BEGIN RECORDS FOR PROCESSING

--- src/include/gpu_macros.svh ---
`ifndef GPU_MACROS_SVH
`define GPU_MACROS_SVH

// Warps per SIMT core
`define NUM_WARPS 8

// Instruction and address word width
`define INSTR_W 32

// Register file has 32 entries
`define REG_IDX_W 5

// Raw I-format immediate
`define IMM_W 16

`endif

--- src/logic/gpuPkg.sv ---
`default_nettype none
`include "gpu_macros.svh"

package gpuPkg;

	typedef logic [`NUM_WARPS-1:0] warpMask; // One-hot warp select or zero
	typedef logic [`INSTR_W-1:0]   instrWord;
	typedef logic [`INSTR_W-1:0]   addrWord; // PC or branch target
	typedef logic [`REG_IDX_W-1:0] regIdx;
	typedef logic [`IMM_W-1:0]     immField; // Not sign extended here

	typedef enum logic [3:0] {
		aluAdd  = 4'd0,
		aluSub  = 4'd1,
		aluMul  = 4'd2,
		aluAnd  = 4'd3,
		aluOr   = 4'd4,
		aluXor  = 4'd5,
		aluShr  = 4'd6,
		aluShl  = 4'd7,
		aluNone = 4'd15 // No ALU work for this instruction
	} aluOp;

	// One fetch slot as delivered by IF
	typedef struct packed {
		addrWord  pcPlus4;
		instrWord instr;
		warpMask  mask2; // Toward the instruction buffer
		warpMask  mask3; // Toward PC and SIMT stack
	} fetchSlot;

	typedef struct packed {
		instrWord instr;
		addrWord  pcPlus4;
		warpMask  ibMask;
		warpMask  simtMask;
		regIdx    src1;
		regIdx    src2;
		regIdx    dst;
		immField  imm;
		logic     regWrite;
		logic     memRead;
		logic     memWrite;
		logic     sharedMem; // LDS or SWS
		logic     isExit;
		logic     src1Valid;
		logic     src2Valid;
		logic     immValid;
		aluOp     alu;
		logic     isBeq;
		logic     isBlt;
		logic     isCall;
		logic     isRet;
		logic     isJmp;
		logic     dotS; // Opcode bit 4
	} decodedInstr;

endpackage

`default_nettype wire

--- src/logic/decodeLatch.sv ---
`timescale 1ns/1ps
`default_nettype none

module decodeLatch (
	input  logic                clk,
	input  logic                reset,
	input  gpuPkg::decodedInstr lane0In,
	input  gpuPkg::decodedInstr lane1In,
	output gpuPkg::decodedInstr lane0Out,
	output gpuPkg::decodedInstr lane1Out
);
	import gpuPkg::*;

	localparam int numLanes = 2;

	decodedInstr laneIn  [numLanes];
	decodedInstr laneReg [numLanes];

	assign laneIn[0] = lane0In;
	assign laneIn[1] = lane1In;

	// New pair every clock, no stall path
	always_ff @(posedge clk) begin
		for (int i = 0; i < numLanes; i++) begin
			laneReg[i] <= laneIn[i];
			if (reset) begin
				// Zero masks make every other field a don't-care
				laneReg[i].ibMask   <= '0;
				laneReg[i].simtMask <= '0;
			end
		end
	end

	assign lane0Out = laneReg[0];
	assign lane1Out = laneReg[1];

endmodule

`default_nettype wire

--- src/logic/decodeStage.sv ---
`timescale 1ns/1ps
`default_nettype none
`include "gpu_macros.svh"

module decodeStage (
	input  logic                clk,
	input  logic                reset,
	input  gpuPkg::fetchSlot    fetch0,
	input  gpuPkg::fetchSlot    fetch1,
	output gpuPkg::decodedInstr issue0, // To I-buffer and SIMT stack
	output gpuPkg::decodedInstr issue1,
	output gpuPkg::warpMask     pcUpdateMask,
	output gpuPkg::warpMask     pcValidMask,
	output gpuPkg::addrWord     pcTarget [`NUM_WARPS]
);
	import gpuPkg::*;

	decodedInstr decoded0;
	decodedInstr decoded1;

	instrDecoder decoder0 (
		.slot    (fetch0),
		.decoded (decoded0)
	);

	instrDecoder decoder1 (
		.slot    (fetch1),
		.decoded (decoded1)
	);

	// Call and jump redirect toward the PC unit
	pcRedirect redirect (
		.clk          (clk),
		.reset        (reset),
		.lane0        (decoded0),
		.lane1        (decoded1),
		.pcUpdateMask (pcUpdateMask),
		.pcValidMask  (pcValidMask),
		.pcTarget     (pcTarget)
	);

	decodeLatch latch (
		.clk      (clk),
		.reset    (reset),
		.lane0In  (decoded0),
		.lane1In  (decoded1),
		.lane0Out (issue0),
		.lane1Out (issue1)
	);

endmodule

`default_nettype wire

--- src/logic/instrDecoder.sv ---
`timescale 1ns/1ps
`default_nettype none
`include "gpu_macros.svh"

module instrDecoder (
	input  gpuPkg::fetchSlot    slot,
	output gpuPkg::decodedInstr decoded
);
	import gpuPkg::*;

	// Opcode keys are {op[5], op[3:0]} so the .S bit drops out
	localparam logic [4:0] keyInteger = 5'b0_0000;
	localparam logic [4:0] keyAddi    = 5'b0_1000;
	localparam logic [4:0] keyAndi    = 5'b0_1100;
	localparam logic [4:0] keyOri     = 5'b0_1101;
	localparam logic [4:0] keyXori    = 5'b0_1110;
	localparam logic [4:0] keyLd      = 5'b1_0011;
	localparam logic [4:0] keyLds     = 5'b1_0111;
	localparam logic [4:0] keySw      = 5'b1_1011;
	localparam logic [4:0] keySws     = 5'b1_1111;
	localparam logic [4:0] keyBeq     = 5'b0_0100;
	localparam logic [4:0] keyBlt     = 5'b0_0111;
	localparam logic [4:0] keyCall    = 5'b0_0011;
	localparam logic [4:0] keyRet     = 5'b0_0110;
	localparam logic [4:0] keyJmp     = 5'b0_0010;
	localparam logic [4:0] keyExit    = 5'b1_0001;

	// R-type funct codes
	localparam logic [5:0] functAdd = 6'b100000;
	localparam logic [5:0] functSub = 6'b100010;
	localparam logic [5:0] functMul = 6'b011000;
	localparam logic [5:0] functAnd = 6'b100100;
	localparam logic [5:0] functOr  = 6'b100101;
	localparam logic [5:0] functXor = 6'b100110;
	localparam logic [5:0] functShr = 6'b000010;
	localparam logic [5:0] functShl = 6'b000000;

	logic [5:0] opcode;
	logic [4:0] opKey;
	logic [5:0] funct;
	regIdx      rs;
	regIdx      rt;
	regIdx      rd;

	logic isInteger;
	logic isAddi;
	logic isAndi;
	logic isOri;
	logic isXori;
	logic isLd;
	logic isLds;
	logic isSw;
	logic isSws;
	logic isBeq;
	logic isBlt;
	logic isCall;
	logic isRet;
	logic isJmp;
	logic isExit;
	logic immAlu;
	logic isLoad;
	logic isStore;

	aluOp immOp;
	aluOp functOp;

	assign opcode = slot.instr[31:26];
	assign rs     = slot.instr[25:21];
	assign rt     = slot.instr[20:16];
	assign rd     = slot.instr[15:11];
	assign funct  = slot.instr[5:0];
	assign opKey  = {opcode[5], opcode[3:0]};

	assign isInteger = (opKey == keyInteger);
	assign isAddi    = (opKey == keyAddi);
	assign isAndi    = (opKey == keyAndi);
	assign isOri     = (opKey == keyOri);
	assign isXori    = (opKey == keyXori);
	assign isLd      = (opKey == keyLd);
	assign isLds     = (opKey == keyLds);
	assign isSw      = (opKey == keySw);
	assign isSws     = (opKey == keySws);
	assign isBeq     = (opKey == keyBeq);
	assign isBlt     = (opKey == keyBlt);
	assign isCall    = (opKey == keyCall);
	assign isRet     = (opKey == keyRet);
	assign isJmp     = (opKey == keyJmp);
	assign isExit    = (opKey == keyExit);

	assign immAlu  = isAddi || isAndi || isOri || isXori;
	assign isLoad  = isLd || isLds;
	assign isStore = isSw || isSws;

	always_comb begin
		case (opKey)
			keyAddi: immOp = aluAdd;
			keyAndi: immOp = aluAnd;
			keyOri:  immOp = aluOr;
			keyXori: immOp = aluXor;
			default: immOp = aluNone;
		endcase
	end

	always_comb begin
		case (funct)
			functAdd: functOp = aluAdd;
			functSub: functOp = aluSub;
			functMul: functOp = aluMul;
			functAnd: functOp = aluAnd;
			functOr:  functOp = aluOr;
			functXor: functOp = aluXor;
			functShr: functOp = aluShr;
			functShl: functOp = aluShl;
			default:  functOp = aluNone;
		endcase
	end

	always_comb begin
		decoded.instr    = slot.instr;
		decoded.pcPlus4  = slot.pcPlus4;
		decoded.ibMask   = slot.mask2;
		decoded.simtMask = slot.mask3;

		decoded.src1 = rs;
		decoded.src2 = rt;
		decoded.dst  = (isLoad || immAlu) ? rt : rd; // I-format writes rt
		decoded.imm  = slot.instr[`IMM_W-1:0];

		decoded.regWrite  = isInteger || immAlu || isLoad;
		decoded.memRead   = isLoad;
		decoded.memWrite  = isStore;
		decoded.sharedMem = isLds || isSws;
		decoded.isExit    = isExit;
		decoded.src1Valid = isInteger || immAlu || isLoad || isStore || isBeq || isBlt;
		decoded.src2Valid = isInteger || isStore || isBeq || isBlt; // Stores read rt as data
		decoded.immValid  = immAlu;

		decoded.alu = immAlu ? immOp : functOp;

		decoded.isBeq  = isBeq;
		decoded.isBlt  = isBlt;
		decoded.isCall = isCall;
		decoded.isRet  = isRet;
		decoded.isJmp  = isJmp;
		decoded.dotS   = opcode[4];
	end

endmodule

`default_nettype wire

--- src/logic/pcRedirect.sv ---
`timescale 1ns/1ps
`default_nettype none
`include "gpu_macros.svh"

module pcRedirect (
	input  logic                clk,
	input  logic                reset,
	input  gpuPkg::decodedInstr lane0,
	input  gpuPkg::decodedInstr lane1,
	output gpuPkg::warpMask     pcUpdateMask,
	output gpuPkg::warpMask     pcValidMask,
	output gpuPkg::addrWord     pcTarget [`NUM_WARPS]
);
	import gpuPkg::*;

	// J-format target below the 6-bit opcode
	localparam int targetW = `INSTR_W - 6;

	logic    redirect0;
	logic    redirect1;
	warpMask hit0;
	warpMask hit1;
	addrWord target0;
	addrWord target1;

	assign redirect0 = lane0.isCall || lane0.isJmp;
	assign redirect1 = lane1.isCall || lane1.isJmp;

	// Warps this slot sends to a new PC
	assign hit0 = redirect0 ? lane0.simtMask : '0;
	assign hit1 = redirect1 ? lane1.simtMask : '0;

	assign target0 = addrWord'(lane0.instr[targetW-1:0]); // Zero extended
	assign target1 = addrWord'(lane1.instr[targetW-1:0]);

	always_ff @(posedge clk) begin
		if (reset) begin
			pcUpdateMask <= '0;
			pcValidMask  <= '0;
		end else begin
			pcUpdateMask <= hit0 | hit1;
			pcValidMask  <= lane0.simtMask | lane1.simtMask;
		end
	end

	// Untouched warps keep their last target
	always_ff @(posedge clk) begin
		for (int w = 0; w < `NUM_WARPS; w++) begin
			if (hit1[w]) begin
				pcTarget[w] <= target1; // Slot 1 wins a shared warp
			end else if (hit0[w]) begin
				pcTarget[w] <= target0;
			end
		end
	end

endmodule

`default_nettype wire
--- config.mk ---
export PLATFORM = sky130hd
export DESIGN_NAME = vec_regfile
export DESIGN_NICKNAME = d
export VERILOG_FILES = /design/src/hw/vec_regfile.sv
export VERILOG_INCLUDE_DIRS = /design/src /design/src/hw
export SDC_FILE = /design/constraint.sdc
export NUM_CORES = 2
export LEC_CHECK = 0
export CAP_MARGIN = 25
export CORE_ASPECT_RATIO = 1.2
export CORE_UTILIZATION = 50
export CTS_BUF_LIST = sky130_fd_sc_hd__clkbuf_16
export DETAILED_ROUTE_END_ITERATION = 7
export DONT_BUFFER_PORTS = 1
export GPL_TIMING_DRIVEN = 0
export HOLD_SLACK_MARGIN = 0.15
export SLEW_MARGIN = 25
export SYNTH_ARGS = -nofsm -noshare
export SYNTH_HDL_FRONTEND = slang
export SYNTH_SLANG_ARGS = --single-unit
--- constraint.sdc ---
create_clock -name clk -period 10.8 [get_ports clk]
set_input_delay 0.54 -clock clk [delete_from_list [all_inputs] [get_ports clk]]
set_output_delay 0.54 -clock clk [all_outputs]
set_load 0.02 [all_outputs]
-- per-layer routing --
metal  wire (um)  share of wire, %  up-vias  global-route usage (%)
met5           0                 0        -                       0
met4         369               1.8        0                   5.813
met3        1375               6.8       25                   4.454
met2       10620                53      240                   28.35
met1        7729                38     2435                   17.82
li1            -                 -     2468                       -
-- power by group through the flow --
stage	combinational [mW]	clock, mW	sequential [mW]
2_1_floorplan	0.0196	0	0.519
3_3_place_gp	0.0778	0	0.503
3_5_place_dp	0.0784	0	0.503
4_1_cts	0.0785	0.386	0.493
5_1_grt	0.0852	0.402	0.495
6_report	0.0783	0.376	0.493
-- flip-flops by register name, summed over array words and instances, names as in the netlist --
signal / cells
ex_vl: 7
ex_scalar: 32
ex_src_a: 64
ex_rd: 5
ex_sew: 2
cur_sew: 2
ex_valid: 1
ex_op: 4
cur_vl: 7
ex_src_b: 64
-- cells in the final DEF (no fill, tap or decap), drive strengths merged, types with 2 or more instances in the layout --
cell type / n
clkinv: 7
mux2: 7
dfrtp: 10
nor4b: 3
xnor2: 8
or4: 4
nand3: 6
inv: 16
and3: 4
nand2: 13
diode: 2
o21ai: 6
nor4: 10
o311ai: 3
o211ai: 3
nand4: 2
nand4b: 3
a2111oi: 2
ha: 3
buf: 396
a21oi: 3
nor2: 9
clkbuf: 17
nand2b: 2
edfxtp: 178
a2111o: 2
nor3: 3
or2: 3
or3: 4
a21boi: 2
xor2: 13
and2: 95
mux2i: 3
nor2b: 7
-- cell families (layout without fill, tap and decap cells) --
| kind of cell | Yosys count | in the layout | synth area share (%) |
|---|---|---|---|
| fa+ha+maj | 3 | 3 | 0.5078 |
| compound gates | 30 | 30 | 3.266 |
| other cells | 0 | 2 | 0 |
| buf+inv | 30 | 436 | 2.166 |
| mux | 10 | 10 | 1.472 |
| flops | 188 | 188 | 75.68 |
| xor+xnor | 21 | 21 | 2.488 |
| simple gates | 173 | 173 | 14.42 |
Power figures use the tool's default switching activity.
## config.mk

```make
export PLATFORM = sky130hd
export DESIGN_NAME = read_mux
export DESIGN_NICKNAME = d
export VERILOG_FILES = /design/src/bus_pkg.sv /design/src/map_pkg.sv /design/src/read_mux.sv
export SDC_FILE = /design/constraint.sdc
export NUM_CORES = 1
export LEC_CHECK = 0
export BUFFER_PORTS_ARGS = -buffer_cell sky130_fd_sc_hd__buf_2
export CAP_MARGIN = 20
export CORE_UTILIZATION = 35
export DETAILED_ROUTE_END_ITERATION = 10
export MAX_ROUTING_LAYER = met4
export PLACE_DENSITY = 0.78
export SLEW_MARGIN = 20
export SYNTH_ARGS = -nofsm -noshare
export SYNTH_HDL_FRONTEND = slang
export SYNTH_SLANG_ARGS = --single-unit
export TNS_END_PERCENT = 1
```

## constraint.sdc

```tcl
create_clock -name clk -period 1 [get_ports clk]
set_input_delay 0.05 -clock clk [delete_from_list [all_inputs] [get_ports clk]]
set_output_delay 0.05 -clock clk [all_outputs]
set_load 0.01 [all_outputs]
```

## src/bus_pkg.sv

```systemverilog
package bus_pkg;

    //////////////////////////////////////////////////
    // Basic bus widths
    //////////////////////////////////////////////////

    // Z80 address and data bus
    typedef logic [15:0] bus_addr_t;
    typedef logic [7:0]  bus_data_t;

    // Bank number for the 512 KB external RAM (32 x 16 KB)
    typedef logic [4:0]  bank_t;

    //////////////////////////////////////////////////
    // Strobe events
    //////////////////////////////////////////////////

    // One-clock pulses derived from the synchronized rd_n and wr_n
    typedef struct packed {
        logic read_start;
        logic read_done;
        logic write_start;
        logic write_done;
    } bus_evt_t;

    //////////////////////////////////////////////////
    // Decoded selects
    //////////////////////////////////////////////////

    typedef struct packed {
        logic int_ram;
        logic reg_bank0;
        logic reg_bank1;
        logic reg_bank2;
        logic reg_ramctrl;
        logic ext_ram;
        logic io_joy1;
        logic io_joy2;
        logic io_periph;
        // Bridge drives the data bus for this cycle
        logic internal;
        // a0 of the IO address, data or control port
        logic periph_port;
    } bus_sel_t;

endpackage

```

## src/map_pkg.sv

```systemverilog
package map_pkg;

    //////////////////////////////////////////////////
    // Memory map
    //////////////////////////////////////////////////

    // Page 11 (0xC000-0xFFFF) is the internal RAM
    localparam logic [1:0]  int_ram_base_page = 2'b11;
    localparam int          int_ram_addr_bits = 13;

    // Bank 0 starts above the low vector area
    localparam logic [15:0] bank0_low_limit   = 16'h0400;

    // Control registers at the top of the internal RAM
    localparam logic [15:0] reg_ramctrl_addr  = 16'hFFFC;
    localparam logic [15:0] reg_bank0_addr    = 16'hFFFD;
    localparam logic [15:0] reg_bank1_addr    = 16'hFFFE;
    localparam logic [15:0] reg_bank2_addr    = 16'hFFFF;

    //////////////////////////////////////////////////
    // IO map, codes are {a7, a6, a0}
    //////////////////////////////////////////////////

    localparam logic [2:0]  io_periph_data_code = 3'b100;
    localparam logic [2:0]  io_periph_ctrl_code = 3'b101;
    localparam logic [2:0]  io_joy1_code        = 3'b110;
    localparam logic [2:0]  io_joy2_code        = 3'b111;

    // Value seen on reads of anything not decoded
    localparam logic [7:0]  unmapped_rddata     = 8'hFF;

    //////////////////////////////////////////////////
    // Bank register reset values
    //////////////////////////////////////////////////

    localparam logic [4:0]  bank0_reset = 5'd0;
    localparam logic [4:0]  bank1_reset = 5'd1;
    localparam logic [4:0]  bank2_reset = 5'd2;

endpackage

```

## src/read_mux.sv

```systemverilog
`timescale 1ns/1ps

module read_mux (
    input  logic               clk,
    input  logic               reset,
    input  logic               rd_n,
    input  bus_pkg::bus_sel_t  sel,
    input  bus_pkg::bus_evt_t  evt,
    input  bus_pkg::bus_data_t ram_rddata,
    input  logic [5:0]         joy1_n,
    input  bus_pkg::bus_data_t periph_rddata,
    output bus_pkg::bus_data_t d_out,
    output logic               d_oe,
    output logic               periph_wren,
    output logic               periph_wrdone,
    output logic               periph_rddone
);

    import map_pkg::*;

    logic [5:0] joy1_n_r;
    logic [5:0] joy1_n_rr;
    logic       periph_reading;
    logic       periph_writing;

    // Joystick lines are asynchronous
    always_ff @(posedge clk or posedge reset) begin
        if (reset) begin
            joy1_n_r  <= '1;
            joy1_n_rr <= '1;
        end else begin
            joy1_n_r  <= joy1_n;
            joy1_n_rr <= joy1_n_r;
        end
    end

    //////////////////////////////////////////////////
    // Read data
    //////////////////////////////////////////////////

    // Joystick 2 and undecoded ports read as unmapped
    always_comb begin
        d_out = unmapped_rddata;
        if (sel.int_ram) begin
            d_out = ram_rddata;
        end
        if (sel.io_periph) begin
            d_out = periph_rddata;
        end
        if (sel.io_joy1) begin
            d_out = {2'b11, joy1_n_rr};
        end
    end

    assign d_oe = !rd_n && sel.internal;

    //////////////////////////////////////////////////
    // Peripheral strobes
    //////////////////////////////////////////////////

    assign periph_wren = sel.io_periph && evt.write_start;

    // The IO select is gone by the time the strobe edge is seen,
    // so remember which cycle was ours
    always_ff @(posedge clk or posedge reset) begin
        if (reset) begin
            periph_reading <= 1'b0;
            periph_writing <= 1'b0;
            periph_rddone  <= 1'b0;
            periph_wrdone  <= 1'b0;
        end else begin
            periph_rddone <= 1'b0;
            periph_wrdone <= 1'b0;

            if (sel.io_periph && evt.read_start) begin
                periph_reading <= 1'b1;
            end
            if (periph_reading && evt.read_done) begin
                periph_reading <= 1'b0;
                periph_rddone  <= 1'b1;
            end

            if (sel.io_periph && evt.write_start) begin
                periph_writing <= 1'b1;
            end
            if (periph_writing && evt.write_done) begin
                periph_writing <= 1'b0;
                periph_wrdone  <= 1'b1;
            end
        end
    end

endmodule

```

==> results of run 1 <==
[synthesized netlist by cell type]
cell,instances,area share [%]
dfstp_2,12,45
buf_12,1,2.9
inv_1,2,1.1
nor2b_1,9,8.1
nand2_1,8,4.3
and2_1,2,1.8
mux2i_1,2,2.9
o21bai_1,2,2.1
o31ai_1,6,6.5
clkbuf_2,1,0.72
dfrtp_1,4,14
buf_6,1,1.6
nor3b_1,8,8.6
File: src/common/ecc_macros.svh
`ifndef ECC_MACROS_SVH
`define ECC_MACROS_SVH

// One protected word per memory location
`define ECC_DATA_WIDTH 32

// 6 Hamming bits plus the overall parity bit
`define ECC_CODE_WIDTH 7

// Stored block is the word and its check bits side by side
`define ECC_BLOCK_WIDTH (`ECC_DATA_WIDTH + `ECC_CODE_WIDTH)

// Number of words in the array
`define ECC_DEPTH 16

// Saturating error counters
`define ECC_CNT_WIDTH 16

// APB byte address
`define ECC_APB_ADDR_WIDTH 12

// Register map, byte offsets
`define ECC_REG_STATUS     12'h000
`define ECC_REG_CORR_CNT   12'h004
`define ECC_REG_UNCORR_CNT 12'h008
`define ECC_REG_INJ_DATA   12'h00C
`define ECC_REG_INJ_CODE   12'h010
// Words live at base + 4 * index
`define ECC_MEM_BASE       12'h100

`endif
File: src/common/ecc_pkg.sv
`include "ecc_macros.svh"

package ecc_pkg;

  // Payload word as seen on the bus and in the array
  typedef logic [`ECC_DATA_WIDTH-1:0] ecc_data_t;

  // Check bits, bit 0 is the overall parity
  typedef logic [`ECC_CODE_WIDTH-1:0] ecc_code_t;

  // Bit index inside the 39-bit Hamming block
  typedef logic [$clog2(`ECC_BLOCK_WIDTH)-1:0] ecc_pos_t;

  // Word index into the array
  typedef logic [$clog2(`ECC_DEPTH)-1:0] ecc_addr_t;

  // Correction and detection counters
  typedef logic [`ECC_CNT_WIDTH-1:0] ecc_cnt_t;

  // APB transfer FSM
  // read_wait covers the extra cycle of a memory read
  typedef enum logic [1:0] {
    idle,
    access,
    read_wait
  } apb_state_t;

endpackage

File: src/hw/ecc_mem_top.sv
`include "ecc_macros.svh"

module ecc_mem_top (
  input  logic                           clk,
  input  logic                           rst,
  input  logic                           psel,
  input  logic                           penable,
  input  logic                           pwrite,
  input  logic [`ECC_APB_ADDR_WIDTH-1:0] paddr,
  input  ecc_pkg::ecc_data_t             pwdata,
  output ecc_pkg::ecc_data_t             prdata,
  output logic                           pready,
  output logic                           pslverr
);

  import ecc_pkg::*;

  // Register block to array
  logic      mem_we;
  logic      mem_re;
  ecc_addr_t mem_addr;
  ecc_data_t mem_wdata;
  ecc_data_t inj_data;
  ecc_code_t inj_code;

  // Encoder output for the write word
  ecc_code_t wr_code;

  // Array read port to the corrector
  ecc_data_t rd_data;
  ecc_code_t rd_code;

  // Corrector results back to the register block
  ecc_data_t corr_data;
  ecc_pos_t  corr_pos;
  logic      correctable;
  logic      uncorrectable;

  apb_ecc_regs regs (
    .clk           ( clk           ),
    .rst           ( rst           ),
    .psel          ( psel          ),
    .penable       ( penable       ),
    .pwrite        ( pwrite        ),
    .paddr         ( paddr         ),
    .pwdata        ( pwdata        ),
    .prdata        ( prdata        ),
    .pready        ( pready        ),
    .pslverr       ( pslverr       ),
    .corr_data     ( corr_data     ),
    .corr_pos      ( corr_pos      ),
    .correctable   ( correctable   ),
    .uncorrectable ( uncorrectable ),
    .mem_we        ( mem_we        ),
    .mem_re        ( mem_re        ),
    .mem_addr      ( mem_addr      ),
    .mem_wdata     ( mem_wdata     ),
    .inj_data      ( inj_data      ),
    .inj_code      ( inj_code      )
  );

  // Check bits come from the clean word, faults are added in the array
  extended_hamming_encoder encoder (
    .data ( mem_wdata ),
    .code ( wr_code   )
  );

  ecc_storage storage (
    .clk      ( clk       ),
    .we       ( mem_we    ),
    .re       ( mem_re    ),
    .addr     ( mem_addr  ),
    .wdata    ( mem_wdata ),
    .wcode    ( wr_code   ),
    .inj_data ( inj_data  ),
    .inj_code ( inj_code  ),
    .rdata    ( rd_data   ),
    .rcode    ( rd_code   )
  );

  extended_hamming_corrector corrector (
    .data                     ( rd_data       ),
    .code                     ( rd_code       ),
    .corrected_data           ( corr_data     ),
    .corrected_error_position ( corr_pos      ),
    .correctable_error        ( correctable   ),
    .uncorrectable_error      ( uncorrectable )
  );

endmodule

END RECORDS FOR PROCESSING

Every line above that has the string "laneReg" needs to be copied.

ANSWER BELOW >>
	decodedInstr laneReg [numLanes];
			laneReg[i] <= laneIn[i];
				laneReg[i].ibMask   <= '0;
				laneReg[i].simtMask <= '0;
	assign lane0Out = laneReg[0];
	assign lane1Out = laneReg[1];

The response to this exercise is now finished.